Crisi idrica a Villa San Giovanni, De Marco durissimo contro il Sindaco Caminiti: “4 anni di fallimenti e promesse mancate”

Il consigliere comunale denuncia disagi nei quartieri, criticità nelle bollette e problemi anche al cimitero: “dopo quattro anni non esistono più alibi”

La gestione dell’acqua a Villa San Giovanni finisce al centro della critica politica. In una nota stampa, il consigliere comunale Domenico De Marco interviene contro l’amministrazione guidata dal sindaco Caminiti, denunciando disagi nel servizio idrico, difficoltà per i cittadini e criticità amministrative. De Marco richiama in particolare le frequenti interruzioni, le riduzioni di pressione, le segnalazioni sulle bollette e le problematiche legate anche alla gestione dell’acqua al cimitero, definendo la situazione una vera emergenza amministrativa.

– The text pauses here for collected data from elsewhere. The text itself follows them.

Context: an optimization exercise on an open-source flow, tuned for small area, a short achievable clock period and few clock cycles. The choices shown serve that exercise and are no tape-out recipe. RTL that was checked went through simulation tests only; none was proved equivalent to the original. Power is estimated from default activity; no workload was simulated.

the previous run:
## mult_div_unit
module mult_div_unit #(
  parameter int DATA_W    = mult_div_unit_pkg::MD_DATA_W,
  parameter int DIV_STEPS = mult_div_unit_pkg::MD_DIV_STEPS
) (
  input  logic              clk,
  input  logic              rst,
  input  logic              flush,
  input  logic              en,
  input  logic [5:0]        funct,
  input  logic [DATA_W-1:0] operand_1,
  input  logic [DATA_W-1:0] operand_2,
  output logic              busy,
  output logic [DATA_W-1:0] hi,
  output logic [DATA_W-1:0] lo,
  output logic              done
);
clock: 10.0 ns
lec_check: 0
cap_margin: 20
core_margin: 2
core_utilization: 65
slew_margin: 20
standard.sh (not shown) runs the stock make flow with config.mk's settings and CLKGATE_MAP_FILE= SYNTH_SCRIPT=/design/flow/synth_recipe.tcl, a recipe that flattens the netlist after the stock synthesis.
==> flow/flow/run.sh <==
#!/bin/bash
# Standard synthesis, then the standard layout with faster port buffers and a tighter
# timing-repair target aimed at the worst paths.
set -euo pipefail
bash standard.sh synth > synth.log 2>&1
bash standard.sh SETUP_SLACK_MARGIN=5.4 TNS_END_PERCENT=10 "BUFFER_PORTS_ARGS=-buffer_cell sky130_fd_sc_hd__buf_2" finish > layout.log 2>&1
The previous run went all the way through synthesis, placement and routing and the layout is clean on timing, DRC and antenna.
For the current run, these inputs were changed with respect to the previous run:
Settings: CORE_UTILIZATION changed from 65 to 40.
Notes after the runs:
- The current run ended up with a higher routed length on met1 than the previous run did.
- The worst setup margin in the current run was higher than what the previous run gave.
- The previous run → the current run: total routed wirelength climbed 7.4%; setup fix buffers added after clock tree synthesis climbed 16.
No functional check of the RTL was part of any run of this note.

mult_div_unit, a different RTL version from the one above (not shown whole).
Size in the first run: ~200 flip-flops, roughly 140 I/O pins, roughly 27000 sq um of cells after synthesis.
==> flow/config.mk <==
export PLATFORM = sky130hd
export DESIGN_NAME = mult_div_unit
export DESIGN_NICKNAME = mult_div_unit
export VERILOG_FILES = /design/flow/design.v
export SDC_FILE = /design/flow/constraint.sdc
export NUM_CORES = 4
export LEC_CHECK = 0
export CAP_MARGIN = 20
export CORE_MARGIN = 2
export CORE_UTILIZATION = 40
export SLEW_MARGIN = 20
==> flow/constraint.sdc <==
create_clock -name core_clock -period 10.0 [get_ports {clk}]
set_input_delay 2.0000 -clock core_clock [delete_from_list [all_inputs] [get_ports {clk}]]
set_output_delay 2.0000 -clock core_clock [all_outputs]
set_load 0.01 [all_outputs]
==> flow/flow/run.sh <==
#!/bin/bash
# Standard synthesis, then the standard layout with faster port buffers and a tighter
# timing-repair target aimed at the worst paths.
set -euo pipefail
bash standard.sh synth > synth.log 2>&1
bash standard.sh SETUP_SLACK_MARGIN=5.6 TNS_END_PERCENT=30 "BUFFER_PORTS_ARGS=-buffer_cell sky130_fd_sc_hd__buf_2" finish > layout.log 2>&1
The baseline produced a clean layout.
Testbench counts at the start, summed over its fixed seeds: cycles 30,141.
Change:
==> flow/flow/run.sh (replaced) <==
#!/bin/bash
# Standard synthesis, then the standard layout with faster port buffers and a tighter
# timing-repair target aimed at the worst paths.
set -euo pipefail
bash standard.sh synth > synth.log 2>&1
bash standard.sh SETUP_SLACK_MARGIN=5.0 TNS_END_PERCENT=10 "BUFFER_PORTS_ARGS=-buffer_cell sky130_fd_sc_hd__buf_2" finish > layout.log 2>&1
Outcome: Register-to-register slack is worse by 0.23 ns; worst hold slack is worse by 0.0073 ns; first-iteration DRC count is lower by 2.9%; via count is lower by 1.7%; total power is lower by 12%; non-clock buffer count is lower by 75.
Change:
==> flow/flow/run.sh (replaced) <==
#!/bin/bash
# Standard synthesis, then the standard layout with faster port buffers and a tighter
# timing-repair target aimed at the worst paths.
set -euo pipefail
bash standard.sh synth > synth.log 2>&1
bash standard.sh SETUP_SLACK_MARGIN=5.4 TNS_END_PERCENT=10 "BUFFER_PORTS_ARGS=-buffer_cell sky130_fd_sc_hd__buf_2" finish > layout.log 2>&1
After rerunning: Utilization grows by 1.7 points; die area is unchanged; via count grows slightly; clock power shrinks by a few percent; worst setup slack is worse by 0.0093 ns; cell count grows slightly; global-route usage barely changes; clock skew grows by 0.0073 ns; count of clock-buffer cells in the layout shrinks by 2; design area grows by a few percent; hold slack barely changes.

mult_div_unit, a different RTL version from the one above (not shown whole).
For scale: about 220 flip-flops, ~140 I/O pins.
Settings: LEC_CHECK=0, CAP_MARGIN=20, CORE_MARGIN=2, CORE_UTILIZATION=40, SLEW_MARGIN=20; clock period 10.0 ns.
==> flow/flow/run.sh <==
#!/bin/bash
# Standard synthesis, then the standard layout with faster port buffers and a tighter
# timing-repair target aimed at the worst paths.
set -euo pipefail
bash standard.sh synth > synth.log 2>&1
bash standard.sh SETUP_SLACK_MARGIN=5.4 TNS_END_PERCENT=10 "BUFFER_PORTS_ARGS=-buffer_cell sky130_fd_sc_hd__buf_2" finish > layout.log 2>&1
The first run produced a clean layout.
Change:
==> flow/run.sh (new file) <==
#!/bin/bash
# synth_recipe.tcl (not shown) runs the flow's synth.tcl, then flattens the netlist and writes it again
# the make line also repeats each setting of config.mk as NAME=value (left out here)
make -C /OpenROAD-flow-scripts/flow DESIGN_CONFIG=/design/flow/config.mk WORK_HOME=/design/flow/orfs CLKGATE_MAP_FILE= SYNTH_SCRIPT=/design/flow/synth_recipe.tcl finish
--- a/flow/config.mk
+++ b/flow/config.mk
@@ -10,2 +10,3 @@
 export CORE_UTILIZATION = 40
+export SETUP_SLACK_MARGIN = 5
 export SLEW_MARGIN = 20
removed: flow/flow/run.sh
removed: flow/standard.sh
After rerunning:
- The new run ran to the end with no violations
- global-route usage grows by 1.3 points
- sequential share of layout area fell by 1.5 points
- hold slack improves by 12 ps
- synthesized cell count stays the same
- total power grows by a quarter to a third
- worst setup slack got worse by 53 ps
- non-clock buffer count rose by 72
- wire length rises by a few percent
- core utilization rises by 4.1 points
- cell count grows slightly
- final area is higher by a little under a tenth
Function was not checked in any run of this note: the RTL went through the layout flow alone.

== run 1 ==
Another version of the RTL of mult_div_unit (not shown whole).
Size: ~3300 cells after synthesis, about 190 flip-flops, ~25000 um^2 of cells after synthesis.
clock: 10.0 ns
lec_check: 0
cap_margin: 20
core_margin: 2
core_utilization: 40
slew_margin: 20
==> flow/flow/run.sh <==
#!/bin/bash
# Standard synthesis, then the standard layout with faster port buffers and a tighter
# timing-repair target aimed at the worst paths.
set -euo pipefail
bash standard.sh synth > synth.log 2>&1
bash standard.sh SETUP_SLACK_MARGIN=5.4 TNS_END_PERCENT=10 "BUFFER_PORTS_ARGS=-buffer_cell sky130_fd_sc_hd__buf_2" finish > layout.log 2>&1
Testbench counts of run 1, summed over its fixed seeds: cycles 31,046.
Input-level comparison between run 2 and run 1:
# run 1
export LEC_CHECK = 0
export CAP_MARGIN = 20
export CORE_MARGIN = 2
export CORE_UTILIZATION = 40
export SLEW_MARGIN = 20
create_clock -name core_clock -period 10.0 [get_ports {clk}]
# run 2
export LEC_CHECK = 0
export CAP_MARGIN = 20
export CORE_MARGIN = 2
export CORE_UTILIZATION = 50
export SLEW_MARGIN = 20
create_clock -name core_clock -period 10.0 [get_ports {clk}]
==> run summary <==
The worst setup path startpoint comes out clz_b_q[0]$_SDFFCE_PP0P_ in one run and sel_q[1]$_DFFE_PP_ in the other, namely in run 2 and run 1 respectively. Total setup buffers inserted after CTS ended up 8 higher on run 2 than on run 1. Run 2 ended up with acc_q[39]$_DFFE_PP_ as its end point of the critical path; run 1 ended up with acc_q[50]$_DFFE_PP_. Across run 1 and run 2, none had a timing, DRC or antenna violation. Looking only at met2 wire length, and setting everything else aside, the lower value of run 1 and run 2 goes to run 1. Higher final worst-path cycle share goes to run 2 over run 1. Cmp run 2 vs run 1: combinational power share higher in run 2.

“La gestione dell’acqua rappresenta uno dei servizi pubblici più importanti per una comunità. Garantire ai cittadini un approvvigionamento regolare ed efficiente non è un favore dell’amministrazione, ma un preciso dovere istituzionale. Eppure, dopo quasi quattro anni di governo cittadino, l’amministrazione Caminiti ha dimostrato tutta la propria inadeguatezza proprio su questo tema fondamentale. I cittadini di Villa San Giovanni vivono una situazione che non ha precedenti. Interi quartieri continuano a subire disagi, riduzioni di pressione e frequenti interruzioni del servizio idrico, una condizione che negli anni passati si verificava solo in situazioni eccezionali, generalmente durante i mesi estivi e nelle zone maggiormente interessate dall’aumento della popolazione stagionale. Oggi, invece, il problema è diventato strutturale. Non siamo più di fronte a difficoltà occasionali, ma a una vera e propria emergenza amministrativa che evidenzia l’assenza di programmazione e di una strategia efficace per la gestione della rete idrica”.

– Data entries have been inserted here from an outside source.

Background: an optimization exercise with open tools, aiming at small area. Do not read the settings as production practice. RTL that was checked went through simulation tests only; none was proved equivalent to the original. For run 7, only the layout was checked, not whether the RTL still works. Power is estimated from default activity; no workload was simulated.

## design/flow/constraint.sdc

```tcl
create_clock -name core_clock -period 8.0 [get_ports {clk}]
set_input_delay 1.6000 -clock core_clock [delete_from_list [all_inputs] [get_ports {clk}]]
set_output_delay 1.6000 -clock core_clock [all_outputs]
set_load 0.01 [all_outputs]
```

## design/flow/run.sh

```bash
#!/bin/bash
# synth_recipe.tcl (not shown) runs the flow's synth.tcl, then flattens the netlist and writes it again
# the make line also repeats each setting of config.mk as NAME=value (left out here)
make -C /OpenROAD-flow-scripts/flow DESIGN_CONFIG=/design/flow/config.mk WORK_HOME=/design/flow/orfs CLKGATE_MAP_FILE= SYNTH_SCRIPT=/design/flow/synth_recipe.tcl finish
```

L’attuale amministrazione aveva promesso un cambiamento radicale rispetto al passato. Aveva annunciato efficienza, innovazione e capacità di risolvere le criticità storiche della città. I risultati, tuttavia, raccontano una realtà completamente diversa. Mai come oggi tanti cittadini sono stati costretti a organizzarsi autonomamente installando serbatoi e sistemi di accumulo per garantirsi una riserva d’acqua. Una spesa che grava direttamente sulle famiglie e che testimonia la sfiducia crescente verso la capacità del Comune di assicurare un servizio essenziale. A tutto questo si aggiungono le numerose segnalazioni relative alle bollette e alle difficoltà che molti utenti incontrano nella gestione delle pratiche amministrative, spesso costretti a rivolgersi ai CAF per ottenere chiarimenti e verifiche sugli importi richiesti”.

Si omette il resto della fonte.